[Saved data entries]
*-*-*

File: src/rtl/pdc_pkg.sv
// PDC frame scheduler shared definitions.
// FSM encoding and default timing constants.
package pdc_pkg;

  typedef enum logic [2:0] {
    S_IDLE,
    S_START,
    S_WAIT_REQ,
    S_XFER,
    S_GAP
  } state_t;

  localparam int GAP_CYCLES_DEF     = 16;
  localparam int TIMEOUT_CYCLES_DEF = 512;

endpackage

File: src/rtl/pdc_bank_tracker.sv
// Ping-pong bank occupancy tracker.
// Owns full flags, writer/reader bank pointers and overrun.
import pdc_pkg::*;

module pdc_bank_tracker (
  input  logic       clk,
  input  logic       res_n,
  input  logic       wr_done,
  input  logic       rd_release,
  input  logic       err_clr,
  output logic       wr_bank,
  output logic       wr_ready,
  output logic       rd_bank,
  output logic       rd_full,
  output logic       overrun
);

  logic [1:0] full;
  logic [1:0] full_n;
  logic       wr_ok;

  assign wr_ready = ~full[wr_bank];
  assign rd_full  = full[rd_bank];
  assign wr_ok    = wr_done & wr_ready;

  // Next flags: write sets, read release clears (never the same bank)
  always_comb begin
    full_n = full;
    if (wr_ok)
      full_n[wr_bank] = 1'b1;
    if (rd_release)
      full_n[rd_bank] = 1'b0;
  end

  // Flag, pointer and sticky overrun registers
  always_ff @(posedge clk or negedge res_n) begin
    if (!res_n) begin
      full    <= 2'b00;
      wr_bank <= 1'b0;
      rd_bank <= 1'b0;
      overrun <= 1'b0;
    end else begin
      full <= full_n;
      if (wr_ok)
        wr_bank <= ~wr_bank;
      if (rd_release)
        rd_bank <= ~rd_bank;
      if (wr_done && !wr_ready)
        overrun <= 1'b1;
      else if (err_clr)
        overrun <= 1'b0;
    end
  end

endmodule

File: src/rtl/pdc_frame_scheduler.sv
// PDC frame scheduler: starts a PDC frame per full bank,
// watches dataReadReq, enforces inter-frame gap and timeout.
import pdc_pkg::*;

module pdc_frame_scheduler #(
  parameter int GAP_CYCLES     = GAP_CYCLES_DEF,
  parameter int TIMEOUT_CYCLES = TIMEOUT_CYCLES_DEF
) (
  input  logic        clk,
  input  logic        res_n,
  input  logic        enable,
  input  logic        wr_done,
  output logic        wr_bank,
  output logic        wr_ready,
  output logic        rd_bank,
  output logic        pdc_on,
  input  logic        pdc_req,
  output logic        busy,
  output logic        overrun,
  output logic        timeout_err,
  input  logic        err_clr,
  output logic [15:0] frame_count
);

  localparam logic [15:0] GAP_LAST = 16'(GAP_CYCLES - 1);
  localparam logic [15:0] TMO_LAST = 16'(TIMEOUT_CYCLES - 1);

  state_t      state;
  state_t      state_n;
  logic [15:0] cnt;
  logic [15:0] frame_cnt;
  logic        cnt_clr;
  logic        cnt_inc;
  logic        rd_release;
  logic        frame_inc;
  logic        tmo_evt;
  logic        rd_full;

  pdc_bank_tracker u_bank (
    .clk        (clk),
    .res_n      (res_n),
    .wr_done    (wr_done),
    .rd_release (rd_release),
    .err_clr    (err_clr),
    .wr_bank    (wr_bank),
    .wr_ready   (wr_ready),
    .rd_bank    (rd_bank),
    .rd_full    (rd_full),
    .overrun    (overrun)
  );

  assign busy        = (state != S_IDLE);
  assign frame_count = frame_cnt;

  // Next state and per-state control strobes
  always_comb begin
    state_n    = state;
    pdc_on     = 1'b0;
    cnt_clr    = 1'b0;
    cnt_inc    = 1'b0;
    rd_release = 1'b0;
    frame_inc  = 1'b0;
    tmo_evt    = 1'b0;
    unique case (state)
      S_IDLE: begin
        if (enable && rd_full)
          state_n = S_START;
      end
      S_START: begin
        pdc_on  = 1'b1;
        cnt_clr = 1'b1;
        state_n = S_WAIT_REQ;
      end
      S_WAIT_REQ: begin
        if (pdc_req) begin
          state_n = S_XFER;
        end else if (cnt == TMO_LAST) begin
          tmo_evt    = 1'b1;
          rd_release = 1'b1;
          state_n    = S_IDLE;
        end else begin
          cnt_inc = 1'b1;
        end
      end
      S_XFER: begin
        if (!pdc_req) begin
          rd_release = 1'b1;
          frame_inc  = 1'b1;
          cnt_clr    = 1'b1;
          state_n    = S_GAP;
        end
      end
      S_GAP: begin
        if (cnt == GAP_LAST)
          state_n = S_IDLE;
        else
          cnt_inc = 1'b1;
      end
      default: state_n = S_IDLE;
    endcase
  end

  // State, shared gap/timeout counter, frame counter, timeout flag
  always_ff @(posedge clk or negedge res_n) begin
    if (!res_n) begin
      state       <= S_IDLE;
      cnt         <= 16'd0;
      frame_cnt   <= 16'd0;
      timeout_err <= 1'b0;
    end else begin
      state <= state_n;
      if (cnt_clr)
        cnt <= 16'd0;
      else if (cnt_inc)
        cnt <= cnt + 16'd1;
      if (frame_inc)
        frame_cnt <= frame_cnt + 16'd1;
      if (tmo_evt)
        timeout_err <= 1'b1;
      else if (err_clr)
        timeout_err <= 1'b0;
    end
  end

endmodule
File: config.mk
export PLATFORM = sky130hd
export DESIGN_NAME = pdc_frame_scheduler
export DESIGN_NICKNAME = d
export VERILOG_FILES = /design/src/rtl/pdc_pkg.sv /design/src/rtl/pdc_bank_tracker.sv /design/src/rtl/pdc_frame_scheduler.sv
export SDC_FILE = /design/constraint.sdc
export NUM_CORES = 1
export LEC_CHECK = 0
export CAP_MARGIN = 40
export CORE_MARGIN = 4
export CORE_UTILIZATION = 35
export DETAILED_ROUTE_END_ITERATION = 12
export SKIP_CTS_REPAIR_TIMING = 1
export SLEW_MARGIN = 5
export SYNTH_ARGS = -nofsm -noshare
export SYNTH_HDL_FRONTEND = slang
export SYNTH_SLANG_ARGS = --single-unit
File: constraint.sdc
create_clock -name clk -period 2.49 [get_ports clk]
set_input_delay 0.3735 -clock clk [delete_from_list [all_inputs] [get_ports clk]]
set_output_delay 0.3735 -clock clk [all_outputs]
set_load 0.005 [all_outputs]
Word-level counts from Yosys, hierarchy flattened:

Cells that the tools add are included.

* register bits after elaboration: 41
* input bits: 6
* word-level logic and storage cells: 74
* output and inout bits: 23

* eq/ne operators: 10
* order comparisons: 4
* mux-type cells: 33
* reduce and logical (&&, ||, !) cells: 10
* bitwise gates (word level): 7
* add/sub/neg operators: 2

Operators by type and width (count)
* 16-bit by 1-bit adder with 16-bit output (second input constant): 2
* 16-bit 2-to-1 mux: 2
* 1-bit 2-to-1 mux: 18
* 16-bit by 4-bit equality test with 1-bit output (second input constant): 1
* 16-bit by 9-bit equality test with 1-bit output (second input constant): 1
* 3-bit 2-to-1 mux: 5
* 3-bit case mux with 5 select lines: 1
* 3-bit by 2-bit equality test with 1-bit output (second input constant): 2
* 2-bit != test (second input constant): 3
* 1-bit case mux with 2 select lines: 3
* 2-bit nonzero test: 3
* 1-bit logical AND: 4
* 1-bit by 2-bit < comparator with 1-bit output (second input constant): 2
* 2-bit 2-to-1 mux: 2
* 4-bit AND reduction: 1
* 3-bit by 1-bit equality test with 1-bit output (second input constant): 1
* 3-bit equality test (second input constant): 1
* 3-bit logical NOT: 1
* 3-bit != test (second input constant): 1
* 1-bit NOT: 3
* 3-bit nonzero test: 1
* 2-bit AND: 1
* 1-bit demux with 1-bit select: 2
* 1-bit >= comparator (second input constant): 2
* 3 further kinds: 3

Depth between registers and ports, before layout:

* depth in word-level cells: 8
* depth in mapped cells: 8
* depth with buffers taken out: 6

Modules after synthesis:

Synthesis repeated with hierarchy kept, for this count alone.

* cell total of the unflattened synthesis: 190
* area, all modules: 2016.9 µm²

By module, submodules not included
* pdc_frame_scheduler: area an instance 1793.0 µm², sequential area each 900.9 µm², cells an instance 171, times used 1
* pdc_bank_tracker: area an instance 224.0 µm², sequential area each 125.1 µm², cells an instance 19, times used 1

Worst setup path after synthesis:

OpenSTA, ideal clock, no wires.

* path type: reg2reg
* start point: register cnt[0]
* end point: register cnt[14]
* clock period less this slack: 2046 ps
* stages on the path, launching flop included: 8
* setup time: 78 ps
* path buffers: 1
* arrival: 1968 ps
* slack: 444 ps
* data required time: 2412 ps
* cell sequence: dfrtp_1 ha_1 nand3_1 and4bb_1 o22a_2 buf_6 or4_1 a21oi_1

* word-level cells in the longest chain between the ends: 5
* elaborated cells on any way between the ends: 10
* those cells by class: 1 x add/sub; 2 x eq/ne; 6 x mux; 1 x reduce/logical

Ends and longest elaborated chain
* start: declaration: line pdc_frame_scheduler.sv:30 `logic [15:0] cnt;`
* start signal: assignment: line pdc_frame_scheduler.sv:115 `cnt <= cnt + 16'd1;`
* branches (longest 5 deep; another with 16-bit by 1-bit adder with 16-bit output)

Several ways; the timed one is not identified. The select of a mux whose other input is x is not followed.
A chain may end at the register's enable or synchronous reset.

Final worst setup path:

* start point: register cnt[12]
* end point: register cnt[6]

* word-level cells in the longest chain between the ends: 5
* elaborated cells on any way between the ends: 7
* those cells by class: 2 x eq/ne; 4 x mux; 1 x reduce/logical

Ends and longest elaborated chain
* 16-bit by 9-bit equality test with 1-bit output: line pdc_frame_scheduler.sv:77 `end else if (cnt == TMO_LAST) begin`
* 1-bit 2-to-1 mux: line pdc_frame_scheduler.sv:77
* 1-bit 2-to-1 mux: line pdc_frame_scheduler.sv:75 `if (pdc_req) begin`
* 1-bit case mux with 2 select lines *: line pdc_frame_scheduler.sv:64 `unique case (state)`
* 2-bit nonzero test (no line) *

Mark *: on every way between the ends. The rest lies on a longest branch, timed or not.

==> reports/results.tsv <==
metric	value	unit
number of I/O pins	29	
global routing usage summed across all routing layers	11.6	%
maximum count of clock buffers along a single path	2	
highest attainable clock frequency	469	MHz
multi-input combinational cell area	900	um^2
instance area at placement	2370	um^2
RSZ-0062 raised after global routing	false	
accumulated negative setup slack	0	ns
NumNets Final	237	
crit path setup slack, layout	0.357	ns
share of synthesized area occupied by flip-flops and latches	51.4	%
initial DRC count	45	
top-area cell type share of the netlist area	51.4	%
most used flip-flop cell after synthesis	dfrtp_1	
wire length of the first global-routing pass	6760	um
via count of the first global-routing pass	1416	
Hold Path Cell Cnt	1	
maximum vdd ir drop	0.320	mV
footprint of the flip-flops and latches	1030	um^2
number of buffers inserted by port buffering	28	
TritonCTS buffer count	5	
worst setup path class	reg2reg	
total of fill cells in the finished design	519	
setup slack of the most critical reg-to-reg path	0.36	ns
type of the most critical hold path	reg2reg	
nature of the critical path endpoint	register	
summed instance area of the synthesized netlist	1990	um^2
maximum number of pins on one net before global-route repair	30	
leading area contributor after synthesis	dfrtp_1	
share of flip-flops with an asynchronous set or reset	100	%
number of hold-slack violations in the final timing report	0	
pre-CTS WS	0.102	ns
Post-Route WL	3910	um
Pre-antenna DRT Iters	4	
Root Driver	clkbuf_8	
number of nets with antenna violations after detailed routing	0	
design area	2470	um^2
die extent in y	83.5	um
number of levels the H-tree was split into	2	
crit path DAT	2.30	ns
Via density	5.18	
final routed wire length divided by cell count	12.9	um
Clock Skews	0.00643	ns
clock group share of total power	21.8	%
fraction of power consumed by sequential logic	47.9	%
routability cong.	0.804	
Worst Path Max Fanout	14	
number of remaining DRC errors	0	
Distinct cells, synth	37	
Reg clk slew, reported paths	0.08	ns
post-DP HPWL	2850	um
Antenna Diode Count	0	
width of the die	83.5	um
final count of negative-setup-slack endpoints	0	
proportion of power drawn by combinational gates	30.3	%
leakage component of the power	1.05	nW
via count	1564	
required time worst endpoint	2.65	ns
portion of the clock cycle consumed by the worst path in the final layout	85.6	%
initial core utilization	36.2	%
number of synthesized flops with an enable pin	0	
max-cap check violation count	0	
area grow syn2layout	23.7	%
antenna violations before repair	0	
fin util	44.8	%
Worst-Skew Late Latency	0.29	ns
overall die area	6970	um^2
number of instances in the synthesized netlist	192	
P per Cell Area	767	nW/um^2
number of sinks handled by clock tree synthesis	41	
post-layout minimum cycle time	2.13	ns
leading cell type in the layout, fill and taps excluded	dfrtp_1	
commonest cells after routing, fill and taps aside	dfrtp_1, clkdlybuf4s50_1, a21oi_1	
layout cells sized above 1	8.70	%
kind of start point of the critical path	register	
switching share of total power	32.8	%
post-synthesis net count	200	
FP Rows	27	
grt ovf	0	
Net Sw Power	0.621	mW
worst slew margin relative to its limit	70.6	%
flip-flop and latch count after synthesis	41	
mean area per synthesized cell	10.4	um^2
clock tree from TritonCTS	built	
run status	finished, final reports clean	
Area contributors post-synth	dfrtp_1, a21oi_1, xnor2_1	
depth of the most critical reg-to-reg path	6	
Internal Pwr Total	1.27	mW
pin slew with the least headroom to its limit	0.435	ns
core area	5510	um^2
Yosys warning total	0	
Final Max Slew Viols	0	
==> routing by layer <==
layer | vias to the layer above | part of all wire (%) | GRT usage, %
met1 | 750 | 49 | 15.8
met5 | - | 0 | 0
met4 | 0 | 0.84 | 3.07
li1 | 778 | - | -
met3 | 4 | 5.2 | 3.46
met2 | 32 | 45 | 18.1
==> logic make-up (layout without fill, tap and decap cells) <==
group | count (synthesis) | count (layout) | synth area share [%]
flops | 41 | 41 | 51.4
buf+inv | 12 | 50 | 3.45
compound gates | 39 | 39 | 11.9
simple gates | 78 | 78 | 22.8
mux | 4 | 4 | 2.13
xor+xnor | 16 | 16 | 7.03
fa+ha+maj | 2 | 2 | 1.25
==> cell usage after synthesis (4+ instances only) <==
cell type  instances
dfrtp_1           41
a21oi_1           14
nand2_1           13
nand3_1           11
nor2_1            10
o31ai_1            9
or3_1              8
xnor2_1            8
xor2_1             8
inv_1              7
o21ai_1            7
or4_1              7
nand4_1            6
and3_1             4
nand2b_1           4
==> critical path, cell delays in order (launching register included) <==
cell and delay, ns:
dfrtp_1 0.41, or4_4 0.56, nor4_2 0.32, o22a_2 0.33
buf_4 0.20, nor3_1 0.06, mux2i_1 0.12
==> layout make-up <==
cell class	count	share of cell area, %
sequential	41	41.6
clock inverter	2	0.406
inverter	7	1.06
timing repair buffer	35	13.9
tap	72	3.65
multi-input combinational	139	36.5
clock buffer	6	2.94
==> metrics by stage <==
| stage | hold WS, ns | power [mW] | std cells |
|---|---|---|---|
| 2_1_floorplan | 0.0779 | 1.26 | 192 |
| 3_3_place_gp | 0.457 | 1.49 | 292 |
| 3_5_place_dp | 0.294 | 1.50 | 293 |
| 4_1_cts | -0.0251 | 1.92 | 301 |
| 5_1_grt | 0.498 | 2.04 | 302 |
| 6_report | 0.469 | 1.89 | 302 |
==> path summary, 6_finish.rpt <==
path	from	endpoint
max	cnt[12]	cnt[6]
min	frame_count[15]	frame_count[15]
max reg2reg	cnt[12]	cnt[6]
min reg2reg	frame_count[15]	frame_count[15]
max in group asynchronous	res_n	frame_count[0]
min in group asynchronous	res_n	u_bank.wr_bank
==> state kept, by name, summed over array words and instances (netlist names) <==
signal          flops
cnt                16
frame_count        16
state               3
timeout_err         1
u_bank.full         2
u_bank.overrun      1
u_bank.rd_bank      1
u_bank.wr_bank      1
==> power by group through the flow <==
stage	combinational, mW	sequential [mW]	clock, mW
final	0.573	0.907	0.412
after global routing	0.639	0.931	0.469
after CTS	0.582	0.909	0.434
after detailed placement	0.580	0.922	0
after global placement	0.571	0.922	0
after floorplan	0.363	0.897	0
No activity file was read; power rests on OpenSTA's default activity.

*-*-*

» **Work to complete**
Between the first line of the entries above and the line with "bank occupancy tracker.", both included, copy every line exactly and nothing outside that range.

» **Solved problem**
File: src/rtl/pdc_pkg.sv
// PDC frame scheduler shared definitions.
// FSM encoding and default timing constants.
package pdc_pkg;

  typedef enum logic [2:0] {
    S_IDLE,
    S_START,
    S_WAIT_REQ,
    S_XFER,
    S_GAP
  } state_t;

  localparam int GAP_CYCLES_DEF     = 16;
  localparam int TIMEOUT_CYCLES_DEF = 512;

endpackage

File: src/rtl/pdc_bank_tracker.sv
// Ping-pong bank occupancy tracker.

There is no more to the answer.